--- EXTRACTED MATERIAL Enclosed Below ---
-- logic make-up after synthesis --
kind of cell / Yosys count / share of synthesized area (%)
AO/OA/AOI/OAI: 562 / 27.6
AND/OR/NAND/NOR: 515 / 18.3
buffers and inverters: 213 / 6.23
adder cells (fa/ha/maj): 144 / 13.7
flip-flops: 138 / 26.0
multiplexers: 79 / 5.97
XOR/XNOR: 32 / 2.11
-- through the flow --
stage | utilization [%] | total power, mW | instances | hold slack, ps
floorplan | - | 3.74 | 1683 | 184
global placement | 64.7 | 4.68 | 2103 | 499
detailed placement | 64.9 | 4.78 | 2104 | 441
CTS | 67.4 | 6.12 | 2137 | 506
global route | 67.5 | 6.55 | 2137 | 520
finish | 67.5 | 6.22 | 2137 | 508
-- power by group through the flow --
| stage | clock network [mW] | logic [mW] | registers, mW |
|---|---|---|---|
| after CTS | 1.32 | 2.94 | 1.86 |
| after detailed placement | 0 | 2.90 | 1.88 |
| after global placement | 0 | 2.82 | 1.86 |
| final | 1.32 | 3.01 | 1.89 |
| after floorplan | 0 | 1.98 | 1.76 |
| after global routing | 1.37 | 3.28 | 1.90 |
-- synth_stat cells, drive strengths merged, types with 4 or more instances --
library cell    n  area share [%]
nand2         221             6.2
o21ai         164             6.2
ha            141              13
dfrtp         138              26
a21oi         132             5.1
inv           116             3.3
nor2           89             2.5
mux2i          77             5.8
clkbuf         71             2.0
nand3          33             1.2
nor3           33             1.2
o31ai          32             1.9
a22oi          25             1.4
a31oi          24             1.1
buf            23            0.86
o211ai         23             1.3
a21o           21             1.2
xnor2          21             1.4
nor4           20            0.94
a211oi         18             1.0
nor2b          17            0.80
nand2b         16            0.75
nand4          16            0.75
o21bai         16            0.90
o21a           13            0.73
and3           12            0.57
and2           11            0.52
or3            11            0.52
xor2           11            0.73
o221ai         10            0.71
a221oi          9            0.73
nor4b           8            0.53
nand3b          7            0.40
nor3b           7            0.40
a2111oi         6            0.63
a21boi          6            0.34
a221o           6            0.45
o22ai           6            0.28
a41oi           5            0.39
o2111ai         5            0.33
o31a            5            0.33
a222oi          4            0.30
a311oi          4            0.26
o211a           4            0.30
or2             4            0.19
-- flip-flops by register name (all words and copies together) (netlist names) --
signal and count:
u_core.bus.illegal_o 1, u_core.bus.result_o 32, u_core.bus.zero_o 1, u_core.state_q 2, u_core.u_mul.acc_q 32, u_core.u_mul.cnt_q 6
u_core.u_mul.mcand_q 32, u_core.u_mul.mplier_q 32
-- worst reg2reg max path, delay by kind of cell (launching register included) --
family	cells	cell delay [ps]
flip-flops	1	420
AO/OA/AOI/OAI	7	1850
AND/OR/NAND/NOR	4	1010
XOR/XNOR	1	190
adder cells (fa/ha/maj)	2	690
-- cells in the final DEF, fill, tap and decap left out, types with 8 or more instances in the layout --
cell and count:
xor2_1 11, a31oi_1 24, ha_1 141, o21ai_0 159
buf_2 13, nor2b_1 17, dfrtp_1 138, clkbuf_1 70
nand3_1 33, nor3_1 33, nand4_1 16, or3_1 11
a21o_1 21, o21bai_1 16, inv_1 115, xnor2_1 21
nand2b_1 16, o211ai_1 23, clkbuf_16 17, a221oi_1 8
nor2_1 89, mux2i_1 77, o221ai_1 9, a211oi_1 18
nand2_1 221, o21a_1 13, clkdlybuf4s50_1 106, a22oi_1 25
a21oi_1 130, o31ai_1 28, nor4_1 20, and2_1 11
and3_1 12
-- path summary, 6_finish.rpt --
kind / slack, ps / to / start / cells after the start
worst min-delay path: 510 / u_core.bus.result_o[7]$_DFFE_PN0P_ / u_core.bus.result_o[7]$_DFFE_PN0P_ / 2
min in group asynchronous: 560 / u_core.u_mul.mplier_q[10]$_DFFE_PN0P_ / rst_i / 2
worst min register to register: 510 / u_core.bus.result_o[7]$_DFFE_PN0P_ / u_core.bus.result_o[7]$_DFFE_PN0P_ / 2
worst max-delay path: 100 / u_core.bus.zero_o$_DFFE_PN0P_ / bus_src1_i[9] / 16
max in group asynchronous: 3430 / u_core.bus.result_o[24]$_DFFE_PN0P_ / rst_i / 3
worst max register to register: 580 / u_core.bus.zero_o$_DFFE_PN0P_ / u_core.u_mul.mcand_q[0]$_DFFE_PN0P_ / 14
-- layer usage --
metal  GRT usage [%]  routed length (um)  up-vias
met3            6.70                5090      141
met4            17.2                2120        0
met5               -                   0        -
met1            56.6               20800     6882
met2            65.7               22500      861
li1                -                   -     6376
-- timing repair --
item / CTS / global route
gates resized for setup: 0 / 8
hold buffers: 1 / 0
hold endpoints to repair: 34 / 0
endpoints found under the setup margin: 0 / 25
--- End of Enclosed EXTRACTED MATERIAL ---
**WORK TASK**
Only output the lines from the one with "GRT usage [%]" through the end of the entries above, exactly as they are.

**TASK RESPONSE**
metal  GRT usage [%]  routed length (um)  up-vias
met3            6.70                5090      141
met4            17.2                2120        0
met5               -                   0        -
met1            56.6               20800     6882
met2            65.7               22500      861
li1                -                   -     6376
-- timing repair --
item / CTS / global route
gates resized for setup: 0 / 8
hold buffers: 1 / 0
hold endpoints to repair: 34 / 0
endpoints found under the setup margin: 0 / 25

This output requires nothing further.